Rolling Stone released two compendiums of Record Reviews in the early 70s, back when Lenny Kaye, John Mendelsohn, Lester Bangs, Greil Marcus, Bud Scoppa, Ed Ward, Richard Meltzer, Al Kooper, Ralph J. Gleason, Paul Gambaccini, Stephen Davis, Jon Landau, Jann Wenner, and (occasionally) Nick Tosches, and even Peter Townshend (Meaty Beaty Big & Bouncy album) were writing reviews for the (formerly) underground ‘rock’ publication. Tip of the hat to Record Review’s Vol. II for pointing out Hop Wilson‘s distinctive steel guitar-driven rockin’ blues sound, as on masterpiece, “Chicken Stuff“:
Hop Wilson & His Chickens (1958)
As Peter Guralnick writes in The Rolling Stone Record Review:
Especially enterprising but a little further afield is Chicken Stuff: Houston Ghetto Blues, an English album available on Flyright. This is made up of six cuts by Hop Wilson from his legendary Ivory sessions and a side of live recordings. Wilson, one of the few bluemen to master steel guitar, employs a driving bottleneck-style technique which shows traces of Robert Nighthawk and Elmore James. With his deep brooding voice, stunning guitar work, and the overwhelming power of his blues, he is a singer who deserves much wider recognition.

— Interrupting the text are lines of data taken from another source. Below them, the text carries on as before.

Context: an optimization exercise on an open-source flow, tuned for small area, a short achievable clock period and few clock cycles per item. The choices shown serve that exercise and are no tape-out recipe. The RTL was checked by simulation tests, not by an equivalence proof against the original design.

==> amber: inputs <==
==> flow/design.v (excerpt) <==
module preemptive_priority_scheduler (
  input  logic                          clk,
  input  logic                          rst_n,
  input  logic                          in_valid,
  output logic                          in_ready,
  input  logic                          in_cmd,
  input  logic [pps_pkg::PID_W-1:0]     in_process_id,
  input  logic [pps_pkg::LVL_W-1:0]     in_priority_level,
  output logic                          out_valid,
  input  logic                          out_ready,
  output logic                          out_running_valid,
  output logic [pps_pkg::PID_W-1:0]     out_running_pid,
  output logic [pps_pkg::LVL_W-1:0]     out_running_level,
  output logic                          out_preempt_flag,
  output logic [pps_pkg::PID_W-1:0]     out_preempted_pid,
  output logic [pps_pkg::STATUS_W-1:0]  out_status
);
Settings: LEC_CHECK=0, CAP_MARGIN=20, CORE_MARGIN=2, CORE_UTILIZATION=50, CTS_BUF_LIST=sky130_fd_sc_hd__clkbuf_8, CTS_CLUSTER_DIAMETER=45, CTS_CLUSTER_SIZE=16, SETUP_SLACK_MARGIN=3.5, SLEW_MARGIN=20; clock period 6.0 ns.
standard.sh (not shown) runs the stock make flow with config.mk's settings and CLKGATE_MAP_FILE= SYNTH_SCRIPT=/design/flow/synth_recipe.tcl, a recipe that flattens the netlist after the stock synthesis.
==> flow/flow/run.sh <==
#!/bin/bash
# The standard layout, except for the clock tree synthesis arguments below:
# no dummy loads are inserted (the other arguments are the ones the
# standard flow derives from config.mk). Each tool's output goes to its log
# under orfs/logs; make's own output goes to standard_flow.log here.
set -euo pipefail
CTS="-sink_clustering_enable -repair_clock_nets -sink_clustering_size 16 -sink_clustering_max_diameter 45 -buf_list sky130_fd_sc_hd__clkbuf_8 -root_buf sky130_fd_sc_hd__clkbuf_16 -tree_buf sky130_fd_sc_hd__clkbuf_16 -sink_clustering_buffer sky130_fd_sc_hd__clkbuf_8 -dont_use_dummy_load"
bash standard.sh finish "CTS_ARGS=$CTS" > standard_flow.log 2>&1
==> inputs of tundra, as changes to amber <==
--- a/flow/design.v
+++ b/flow/design.v
@@ -46,37 +46,24 @@
 );
   localparam int L = 5;
   localparam int D = 16;
   localparam int W = 16;
   logic         c0v, c1v;
   logic         c0_cmd, c1_cmd;
   logic [W-1:0] c0_pid, c1_pid;
   logic [2:0]   c0_lvl, c1_lvl;
-  logic [4:0]   c0_oh, c1_oh, in_oh;
   logic [2:0]   in_lvl_sat;
   logic         accept, proc;
   logic         ov;
   assign in_lvl_sat = (in_priority_level > 3'd4) ? 3'd4 : in_priority_level;
-  always_comb
-    for (int l = 0; l < 5; l++) in_oh[l] = (in_lvl_sat == 3'(l));
-  assign in_ready   = rdy_r;
+  assign in_ready   = !c1v;
   assign accept     = in_valid && !c1v;
   assign proc       = c0v && (!ov || out_ready);
   assign out_valid  = ov;
-  logic rdy_r, c1v_d;
-  always_comb begin
-    c1v_d = c1v;
-    if (proc)      c1v_d = 1'b0;
-    else if (c0v)  c1v_d = c1v || accept;
-  end
-  always_ff @(posedge clk) begin
-    if (!rst_n) rdy_r <= 1'b1;
-    else        rdy_r <= !c1v_d;
-  end
   always_ff @(posedge clk) begin
     if (!rst_n) begin
       c0v <= 1'b0;
       c1v <= 1'b0;
       ov  <= 1'b0;
     end else begin
       ov <= proc || (ov && !out_ready);
       if (proc) begin
@@ -91,50 +78,48 @@
   end
   logic c0_en;
   assign c0_en = (proc || !c0v) && (c1v || in_valid);
   always_ff @(posedge clk) begin
     if (c0_en) begin
       c0_cmd <= c1v ? c1_cmd : in_cmd;
       c0_pid <= c1v ? c1_pid : in_process_id;
       c0_lvl <= c1v ? c1_lvl : in_lvl_sat;
-      c0_oh  <= c1v ? c1_oh : in_oh;
     end
     if (accept) begin
       c1_cmd <= in_cmd;
       c1_pid <= in_process_id;
       c1_lvl <= in_lvl_sat;
-      c1_oh  <= in_oh;
     end
   end
   logic         busy;
   logic [W-1:0] slot_pid;
   logic [2:0]   slot_lvl;
-  logic [L-1:0] slot_oh, slot_gt;    
   logic [3:0]   h_lo [L];
   logic [3:0]   h_hi [L];
   logic [3:0]   t_lo [L];
   logic [3:0]   t_hi [L];
   logic [L-1:0] ne, full;
   logic [D*W-1:0] mem [L];
   logic         is_rel;
   logic         preempt;
+  logic [2:0]   push_lvl;
+  logic [W-1:0] wdata;
   logic [L-1:0] top_oh, push_oh;
   logic         any_ne, push_full;
   logic [2:0]   top_lvl;
   logic [W-1:0] rd;
   logic [W-1:0] rdl [L];
   assign is_rel   = c0_cmd;
-  assign preempt  = busy && |(c0_oh & slot_gt);
-  logic [W-1:0] wdata [L];
-  always_comb
-    for (int l = 0; l < L; l++) wdata[l] = c0_oh[l] ? c0_pid : slot_pid;
+  assign preempt  = busy && (c0_lvl > slot_lvl);
+  assign push_lvl = preempt ? slot_lvl : c0_lvl;
+  assign wdata    = preempt ? slot_pid : c0_pid;
   always_comb begin
     for (int l = 0; l < L; l++) begin
-      push_oh[l] = preempt ? slot_oh[l] : c0_oh[l];
+      push_oh[l] = (push_lvl == 3'(l));
       top_oh[l]  = ne[l];
       for (int k = l + 1; k < L; k++) top_oh[l] = top_oh[l] && !ne[k];
     end
     any_ne  = |ne;
     top_lvl = {ne[4], !ne[4] && (ne[3] || ne[2]), !ne[4] && (ne[3] || (!ne[2] && ne[1]))};
   end
   assign push_full = |(push_oh & full);
   always_comb begin
@@ -207,59 +192,51 @@
   assign slot_en    = proc && (is_rel || !busy || preempt);
   assign slot_pid_d = is_rel ? rd : c0_pid;
   assign slot_lvl_d = is_rel ? top_lvl : c0_lvl;
   assign res_en     = proc;
   assign pflag_d    = !is_rel && preempt;
   assign ppid_d     = pflag_d ? slot_pid : '0;
   assign status_d   = (is_rel && !busy)              ? 2'd2 :
                       (!is_rel && busy && push_full) ? 2'd1 : 2'd0;
-  logic [L-1:0] slot_oh_d, slot_gt_d;
-  always_comb begin
-    slot_oh_d = is_rel ? top_oh : c0_oh;
-    slot_gt_d[0] = 1'b0;
-    for (int l = 1; l < L; l++) slot_gt_d[l] = slot_gt_d[l-1] || slot_oh_d[l-1];
-  end
-  always_ff @(posedge clk) begin
-    if (proc) begin
-      if (is_rel || !busy || preempt) begin
-        slot_pid <= slot_pid_d;
-        slot_lvl <= slot_lvl_d;
-        slot_oh  <= slot_oh_d;
-        slot_gt  <= slot_gt_d;
-      end
+  always_ff @(posedge clk) begin
+    if (slot_en) begin
+      slot_pid <= slot_pid_d;
+      slot_lvl <= slot_lvl_d;
     end
   end
   logic [W-1:0] o_pid;
   logic [2:0]   o_lvl;
   logic         o_pflag;
   logic [W-1:0] o_ppid;
   logic [1:0]   o_status;
   always_ff @(posedge clk) begin
-    o_pid <= slot_en ? slot_pid_d : slot_pid;
-    o_lvl <= slot_en ? slot_lvl_d : slot_lvl;
-  end
-  logic o_busy;
-  always_ff @(posedge clk)
-    o_busy <= proc ? (is_rel ? (any_ne && busy) : 1'b1) : busy;
+    if (!rst_n) begin
+      o_pid <= '0;
+      o_lvl <= '0;
+    end else begin
+      o_pid <= slot_en ? slot_pid_d : slot_pid;
+      o_lvl <= slot_en ? slot_lvl_d : slot_lvl;
+    end
+  end
   always_ff @(posedge clk) begin
     if (!rst_n) begin
       o_pflag  <= 1'b0;
       o_ppid   <= '0;
       o_status <= '0;
     end else if (res_en) begin
       o_pflag  <= pflag_d;
       o_ppid   <= ppid_d;
       o_status <= status_d;
     end
   end
-  assign out_running_valid = o_busy;
+  assign out_running_valid = busy;
   assign out_running_pid   = o_pid;
   assign out_running_level = o_lvl;
   assign out_preempt_flag  = o_pflag;
   assign out_preempted_pid = o_ppid;
   assign out_status        = o_status;
   always_ff @(posedge clk) begin
     for (int l = 0; l < L; l++)
       for (int i = 0; i < D; i++)
-        if (!full[l] && t_hi[l][i/4] && t_lo[l][i%4]) mem[l][i*W +: W] <= wdata[l];
+        if (!full[l] && t_hi[l][i/4] && t_lo[l][i%4]) mem[l][i*W +: W] <= wdata;
   end
 endmodule
==> flow/run.sh (new file) <==
#!/bin/bash
# synth_recipe.tcl (not shown) runs the flow's synth.tcl, then flattens the netlist and writes it again
# the make line also repeats each setting of config.mk as NAME=value (left out here)
make -C /OpenROAD-flow-scripts/flow DESIGN_CONFIG=/design/flow/config.mk WORK_HOME=/design/flow/orfs CLKGATE_MAP_FILE= SYNTH_SCRIPT=/design/flow/synth_recipe.tcl finish
CORE_UTILIZATION = 60   (was 50)
SETUP_SLACK_MARGIN = 3.6   (was 3.5)
removed: flow/flow/run.sh
removed: flow/standard.sh
==> inputs of yarrow, as changes to amber <==
--- a/flow/design.v
+++ b/flow/design.v
@@ -46,37 +46,24 @@
 );
   localparam int L = 5;
   localparam int D = 16;
   localparam int W = 16;
   logic         c0v, c1v;
   logic         c0_cmd, c1_cmd;
   logic [W-1:0] c0_pid, c1_pid;
   logic [2:0]   c0_lvl, c1_lvl;
-  logic [4:0]   c0_oh, c1_oh, in_oh;
   logic [2:0]   in_lvl_sat;
   logic         accept, proc;
   logic         ov;
   assign in_lvl_sat = (in_priority_level > 3'd4) ? 3'd4 : in_priority_level;
-  always_comb
-    for (int l = 0; l < 5; l++) in_oh[l] = (in_lvl_sat == 3'(l));
-  assign in_ready   = rdy_r;
+  assign in_ready   = !c1v;
   assign accept     = in_valid && !c1v;
   assign proc       = c0v && (!ov || out_ready);
   assign out_valid  = ov;
-  logic rdy_r, c1v_d;
-  always_comb begin
-    c1v_d = c1v;
-    if (proc)      c1v_d = 1'b0;
-    else if (c0v)  c1v_d = c1v || accept;
-  end
-  always_ff @(posedge clk) begin
-    if (!rst_n) rdy_r <= 1'b1;
-    else        rdy_r <= !c1v_d;
-  end
   always_ff @(posedge clk) begin
     if (!rst_n) begin
       c0v <= 1'b0;
       c1v <= 1'b0;
       ov  <= 1'b0;
     end else begin
       ov <= proc || (ov && !out_ready);
       if (proc) begin
@@ -91,50 +78,49 @@
   end
   logic c0_en;
   assign c0_en = (proc || !c0v) && (c1v || in_valid);
   always_ff @(posedge clk) begin
     if (c0_en) begin
       c0_cmd <= c1v ? c1_cmd : in_cmd;
       c0_pid <= c1v ? c1_pid : in_process_id;
       c0_lvl <= c1v ? c1_lvl : in_lvl_sat;
-      c0_oh  <= c1v ? c1_oh : in_oh;
     end
     if (accept) begin
       c1_cmd <= in_cmd;
       c1_pid <= in_process_id;
       c1_lvl <= in_lvl_sat;
-      c1_oh  <= in_oh;
     end
   end
   logic         busy;
   logic [W-1:0] slot_pid;
   logic [2:0]   slot_lvl;
-  logic [L-1:0] slot_oh, slot_gt;    
   logic [3:0]   h_lo [L];
   logic [3:0]   h_hi [L];
   logic [3:0]   t_lo [L];
   logic [3:0]   t_hi [L];
   logic [L-1:0] ne, full;
   logic [D*W-1:0] mem [L];
   logic         is_rel;
   logic         preempt;
+  logic [2:0]   push_lvl;
   logic [L-1:0] top_oh, push_oh;
   logic         any_ne, push_full;
   logic [2:0]   top_lvl;
   logic [W-1:0] rd;
   logic [W-1:0] rdl [L];
   assign is_rel   = c0_cmd;
-  assign preempt  = busy && |(c0_oh & slot_gt);
+  assign preempt  = busy && (c0_lvl > slot_lvl);
+  assign push_lvl = preempt ? slot_lvl : c0_lvl;
   logic [W-1:0] wdata [L];
   always_comb
-    for (int l = 0; l < L; l++) wdata[l] = c0_oh[l] ? c0_pid : slot_pid;
+    for (int l = 0; l < L; l++) wdata[l] = (c0_lvl == 3'(l)) ? c0_pid : slot_pid;
   always_comb begin
     for (int l = 0; l < L; l++) begin
-      push_oh[l] = preempt ? slot_oh[l] : c0_oh[l];
+      push_oh[l] = (push_lvl == 3'(l));
       top_oh[l]  = ne[l];
       for (int k = l + 1; k < L; k++) top_oh[l] = top_oh[l] && !ne[k];
     end
     any_ne  = |ne;
     top_lvl = {ne[4], !ne[4] && (ne[3] || ne[2]), !ne[4] && (ne[3] || (!ne[2] && ne[1]))};
   end
   assign push_full = |(push_oh & full);
   always_comb begin
@@ -207,56 +193,45 @@
   assign slot_en    = proc && (is_rel || !busy || preempt);
   assign slot_pid_d = is_rel ? rd : c0_pid;
   assign slot_lvl_d = is_rel ? top_lvl : c0_lvl;
   assign res_en     = proc;
   assign pflag_d    = !is_rel && preempt;
   assign ppid_d     = pflag_d ? slot_pid : '0;
   assign status_d   = (is_rel && !busy)              ? 2'd2 :
                       (!is_rel && busy && push_full) ? 2'd1 : 2'd0;
-  logic [L-1:0] slot_oh_d, slot_gt_d;
-  always_comb begin
-    slot_oh_d = is_rel ? top_oh : c0_oh;
-    slot_gt_d[0] = 1'b0;
-    for (int l = 1; l < L; l++) slot_gt_d[l] = slot_gt_d[l-1] || slot_oh_d[l-1];
-  end
   always_ff @(posedge clk) begin
     if (proc) begin
       if (is_rel || !busy || preempt) begin
         slot_pid <= slot_pid_d;
         slot_lvl <= slot_lvl_d;
-        slot_oh  <= slot_oh_d;
-        slot_gt  <= slot_gt_d;
       end
     end
   end
   logic [W-1:0] o_pid;
   logic [2:0]   o_lvl;
   logic         o_pflag;
   logic [W-1:0] o_ppid;
   logic [1:0]   o_status;
   always_ff @(posedge clk) begin
     o_pid <= slot_en ? slot_pid_d : slot_pid;
     o_lvl <= slot_en ? slot_lvl_d : slot_lvl;
   end
-  logic o_busy;
-  always_ff @(posedge clk)
-    o_busy <= proc ? (is_rel ? (any_ne && busy) : 1'b1) : busy;
   always_ff @(posedge clk) begin
     if (!rst_n) begin
       o_pflag  <= 1'b0;
       o_ppid   <= '0;
       o_status <= '0;
     end else if (res_en) begin
       o_pflag  <= pflag_d;
       o_ppid   <= ppid_d;
       o_status <= status_d;
     end
   end
-  assign out_running_valid = o_busy;
+  assign out_running_valid = busy;
   assign out_running_pid   = o_pid;
   assign out_running_level = o_lvl;
   assign out_preempt_flag  = o_pflag;
   assign out_preempted_pid = o_ppid;
   assign out_status        = o_status;
   always_ff @(posedge clk) begin
     for (int l = 0; l < L; l++)
       for (int i = 0; i < D; i++)
==> flow/run.sh (new file) <==
#!/bin/bash
# synth_recipe.tcl (not shown) runs the flow's synth.tcl, then flattens the netlist and writes it again
# the make line also repeats each setting of config.mk as NAME=value (left out here)
make -C /OpenROAD-flow-scripts/flow DESIGN_CONFIG=/design/flow/config.mk WORK_HOME=/design/flow/orfs CLKGATE_MAP_FILE= SYNTH_SCRIPT=/design/flow/synth_recipe.tcl finish
SETUP_SLACK_MARGIN = 3.4   (was 3.5)
removed: flow/flow/run.sh
removed: flow/standard.sh
==> flow_summary.ini <==
[timing]
maxSlewHeadroom = 0.230
final.min_clock_period_ns = 2.71
finClkSkew_ns = 0.0484

[yosys]
syn-num-nets = 3527
syn_area_per_cell_um2 = 16.1
yosysSeqAreaShare = 0.761

[clock_tree]
cts_setup_buffers = 56
cts.sinks = 1471

[pwr]
p_leak_nw = 20.5
pg_clk_mw = 6.69
p_sw_frac = 0.232

[status]
status = no timing/DRC/antenna violations

[setup_path]
cp-end-kind = output pin

[layout]
final_nets = 3701
multi_input_area_share = 0.205

[drt]
wl_per_cell_um = 33.5
-- figures above: yarrow
Context: an optimization exercise on an open-source flow, tuned for small area, a short achievable clock period and few clock cycles per item. The choices shown serve that exercise and are no tape-out recipe. Only simulation tests tie the RTL to the original design; equivalence was not proved.

==> flow/design.v, too long to show whole: its modules and the start of the top module <==
// module mandel_iter_pipe: 78 lines
// module mandel_step: 1730 lines
module mandel_iter_pipe #(
    parameter int WIDTH  = 16,
    parameter int FRAC   = 13,
    parameter int ITER_W = 8,
    parameter int STAGES = 4
) (
    input  logic              Clk,
    input  logic              Reset,
    input  logic              in_valid,
    output logic              in_ready,
    input  logic [WIDTH-1:0]  in_x,
    input  logic [WIDTH-1:0]  in_y,
    input  logic [WIDTH-1:0]  in_c1,
    input  logic [WIDTH-1:0]  in_c2,
    input  logic [ITER_W-1:0] in_div,
    input  logic              in_done,
    input  logic [ITER_W-1:0] max_iter,
    output logic              out_valid,
    input  logic              out_ready,
    output logic [WIDTH-1:0]  out_x,
    output logic [WIDTH-1:0]  out_y,
    output logic [WIDTH-1:0]  out_c1,
    output logic [WIDTH-1:0]  out_c2,
    output logic [ITER_W-1:0] out_div,
    output logic              out_done
);
  // ...
==> flow/run.sh <==
#!/bin/bash
# synth_recipe.tcl (not shown) runs the flow's synth.tcl, then flattens the netlist and writes it again
# the make line also repeats each setting of config.mk as NAME=value (left out here)
make -C /OpenROAD-flow-scripts/flow DESIGN_CONFIG=/design/flow/config.mk WORK_HOME=/design/flow/orfs CLKGATE_MAP_FILE= SYNTH_SCRIPT=/design/flow/synth_recipe.tcl finish
==> flow/config.mk <==
export PLATFORM = sky130hd
export DESIGN_NAME = mandel_iter_pipe
export DESIGN_NICKNAME = mandel_iter_pipe
export VERILOG_FILES = /design/flow/design.v
export SDC_FILE = /design/flow/constraint.sdc
export NUM_CORES = 4
export LEC_CHECK = 0
export CAP_MARGIN = 20
export CORE_MARGIN = 2
export CORE_UTILIZATION = 40
export SETUP_SLACK_MARGIN = 5
export SLEW_MARGIN = 20
==> flow/constraint.sdc <==
create_clock -name core_clock -period 14.0 [get_ports {Clk}]
set_input_delay 2.8000 -clock core_clock [delete_from_list [all_inputs] [get_ports {Clk}]]
set_output_delay 2.8000 -clock core_clock [all_outputs]
set_load 0.01 [all_outputs]
==> summary.md, run 1 <==
| Metric | Value |
|---|---|
| Count leader, synth | `inv_1` |
| Fin Setup TNS | `0 ns` |
| Largest family of logic cells by synthesized area | `adder cells` |
| Well Taps | `2672` |
| Netlist Area Pre-Place | `0.08084 sq mm` |
| F_max | `0.1149 GHz` |
| Final setup margin | `5.294 ns` |
| Fin crit share | `62.19%` |
| Worst r2r path cells | `23` |
| # setup viols final | `0` |
| #MultiIn Comb | `5627` |
| Critical Path Source Type | `register` |
| Sequential cell area fraction in the yosys report | `a little over an eighth` |
| Layout cells sized above 1 | `3.857%` |
| Sequential Area | `0.01109 sq mm` |
| WL final | `233200 um` |
| Cts hold-fix bufs | `0` |
| Reg-to-Reg End | `b_q[1][60]` |
| Outcome | `complete, no violations` |
| Most frequent cells in the layout | `inv_1 (2160), fa_1 (1644), and2_1 (896)` |
| Root Driver | `clkbuf_16` |
| Vias/cell | `between 5 and 6` |
| Met2 Wirelength | `118300 um` |
| Largest register FFs | `365` |
| DRT antenna net count | `0` |
| Total CTS buffers | `48` |
| Largest reg by FF count | `b_q` |
| Critical Path Most Common Cell | `fa_1` |
| Initial antenna violation count | `5` |
| Num ports | `160` |
| Worst hold slack | `~0.45 ns` |
| RD Place Congestion | `between 0.9 and 1` |
| Worst Hold Class | `reg -> reg` |
| Max_slew headroom | `31.31%` |
| Die height | `453.5 um` |
| NumNets Final | `10854` |
| Wirelength per Cell | `20.72 um` |
| Worst-path maximum fanout | `35` |
| HP Start | `b_q[0][11]` |
| DRT Pass-1 Iters | `5` |
| Syn nets | `10844` |
| Number of post-CTS setup repair buffers | `0` |
Testbench counts, summed over its fixed seeds: cycles 3,240, items 3,200.
==> run 2: changes to the inputs <==
--- a/flow/config.mk
+++ b/flow/config.mk
@@ -10,3 +10,2 @@
 export CORE_UTILIZATION = 40
-export SETUP_SLACK_MARGIN = 5
 export SLEW_MARGIN = 20
==> run 2 against run 1 <==
  * First-iteration DRC count is 2.3% lower
  * Final area barely moved
  * Core utilization about the same
  * Non-clock buffer count shrank 15
  * Synthesized cell count is the same
  * Global-route usage barely moved
  * Die area unchanged
  * Worst setup slack worse by 0.49 ns
  * Register-to-register slack worse by 0.49 ns
  * Critical path type unchanged
  * Highest routed layer unchanged
From an optimization exercise on the open Yosys and OpenROAD flow, aimed at small area; shortcuts taken in it are not production practice.
In this exercise RTL edits were held to simulation tests only and were not proved equivalent to the original.
Power and IR drop assume default switching activity.

==> flow/design.v (excerpt) <==
module memoria_dados
(
  input  logic                     clock,
  input  logic                     reset_n,
  input  logic                     permisao_escrita,
  input  logic                     permisao_leitura,
  input  memoria_dados_pkg::addr_t endereco,
  input  memoria_dados_pkg::word_t dado_escrita,
  output memoria_dados_pkg::word_t dado_leitura
);
  localparam int NW = memoria_dados_pkg::NUM_WORDS;
  localparam int DW = memoria_dados_pkg::DATA_WIDTH;
  localparam int IB = memoria_dados_pkg::WORD_INDEX_BITS;
  localparam int NB = 8;
  localparam int NA = NW / NB;
  memoria_dados_pkg::idx_t indice;
  memoria_dados_pkg::word_t mem_n_q [NW];
  memoria_dados_pkg::word_t mem_n_d [NW];
  memoria_dados_pkg::word_t dado_n;
  logic valido_q;
  decod_endereco_dados u_decod (
    .endereco(endereco),
    .indice(indice)
  );
  always_ff @(posedge clock or negedge reset_n) begin
    if (!reset_n) valido_q <= 1'b0;
    else if (permisao_escrita) valido_q <= 1'b1;
  end
  logic [NB-1:0] esc_baixo;
  logic [NB-1:0] leit_baixo;
  logic [NA-1:0] alto;
  always_comb begin
    for (int j = 0; j < NB; j++) begin
      esc_baixo[j]  = permisao_escrita && indice[2:0] == j[2:0];
      leit_baixo[j] = permisao_leitura && valido_q && indice[2:0] == j[2:0];
    end
    for (int k = 0; k < NA; k++) alto[k] = indice[IB-1:3] == k[IB-4:0];
  end
  logic [NW-1:0] esc_n;
  logic [NW-1:0] ret_n;
  logic [NW-1:0] sel_n;
  for (genvar i = 0; i < NW; i++) begin : g_linha
    nao_e u_esc (.a(esc_baixo[i % NB]), .b(alto[i / NB]), .y(esc_n[i]));
    nao_e u_ret (.a(valido_q), .b(esc_n[i]), .y(ret_n[i]));
    nao_e u_sel (.a(leit_baixo[i % NB]), .b(alto[i / NB]), .y(sel_n[i]));
  end
  assign dado_n = ~dado_escrita;
  for (genvar i = 0; i < NW; i++) begin : g_pal
    for (genvar b = 0; b < DW; b++) begin : g_bit
  ...
Settings: LEC_CHECK=0, CAP_MARGIN=30, CORE_MARGIN=2, CORE_UTILIZATION=70, CTS_BUF_LIST=sky130_fd_sc_hd__clkbuf_8, CTS_CLUSTER_DIAMETER=80, CTS_CLUSTER_SIZE=16, PLACE_DENSITY=0.8, SLEW_MARGIN=20, SYNTH_HIERARCHICAL=1, SYNTH_MINIMUM_KEEP_SIZE=0; clock period 12.0 ns.
run.sh (not shown) runs the stock make flow with config.mk's settings and CLKGATE_MAP_FILE= SYNTH_SCRIPT=/design/flow/synth_recipe.tcl, a recipe that flattens the netlist after the stock synthesis.
The baseline finished clean.
Change:
==> flow/flow/run.sh (new file) <==
#!/bin/bash
# The standard layout (the standard.sh: standard synthesis, floorplan,
# placement, CTS, routing), with two changes:
#  - port buffers are buf_1 cells instead of the resizer's default choice;
#  - CTS keeps the clustering of config.mk but inserts no dummy loads.
# Each tool's full output stays in the ORFS logs under orfs/logs; make's own
# output goes to standard.log in this folder.
set -euo pipefail
export BUFFER_PORTS_ARGS="-buffer_cell sky130_fd_sc_hd__buf_1"
export CTS_ARGS="-sink_clustering_enable -repair_clock_nets -sink_clustering_size 16 -sink_clustering_max_diameter 80 -buf_list sky130_fd_sc_hd__clkbuf_8 -dont_use_dummy_load"
bash standard.sh finish > standard.log 2>&1
==> flow/standard.sh (new file) <==
#!/bin/bash
# synth_recipe.tcl (not shown) runs the flow's synth.tcl, then flattens the netlist and writes it again
# the make line also repeats each setting of config.mk as NAME=value (left out here)
make -C /OpenROAD-flow-scripts/flow DESIGN_CONFIG=/design/flow/config.mk WORK_HOME=/design/flow/orfs CLKGATE_MAP_FILE= SYNTH_SCRIPT=/design/flow/synth_recipe.tcl "${@:-finish}"
CORE_UTILIZATION = 60   (was 70)
PLACE_DENSITY = 0.75   (was 0.8)
removed: flow/run.sh
The new run finished with timing, DRC and antenna clean.
Area after synthesis does not change.
Hold slack is worse by 0.0080 ns.
Power drops by 1.1%.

Sadly, too few recordings feature Hop Wilson (who also went by “Poppa Hop” and also “Poppy Hop“). John Broven, thankfully, provides some helpful historical background in South to Louisiana: The Music of the Cajun Bayous —
As word spread that there was a recording studio in Lake Charles, a few blues artists, mainly from Texas, started arriving at Goldband. Hop Wilson was easily the best. His first recording, ‘Chicken Stuff’ in 1958, was a startling instrumental that had all the bounce of an old country dance number … At the time Hop was touring Texas and Louisiana with Ivory Semien’s band. He had a second Goldband release, the stark ‘Broke and Hungry,’ before recording three impressive singles for Ivory Records in the early 60s.
Goldband‘s Eddie Shuler would tell John Broven how “[“Chicken Stuff”] is unique in the blues field” in that “he played a Hawaiian guitar — six strings of blues soul.”
Hop Wilson & Steel Guitar
Hop WIlson’s soulful steel-based blues sound would help set the stage for ground-breaking album, Sweet Funky Steel, released by Freddie Roulette (pictured below), coincidentally enough, around the time of this Rolling Stone Record Review‘s publication (as featured previously).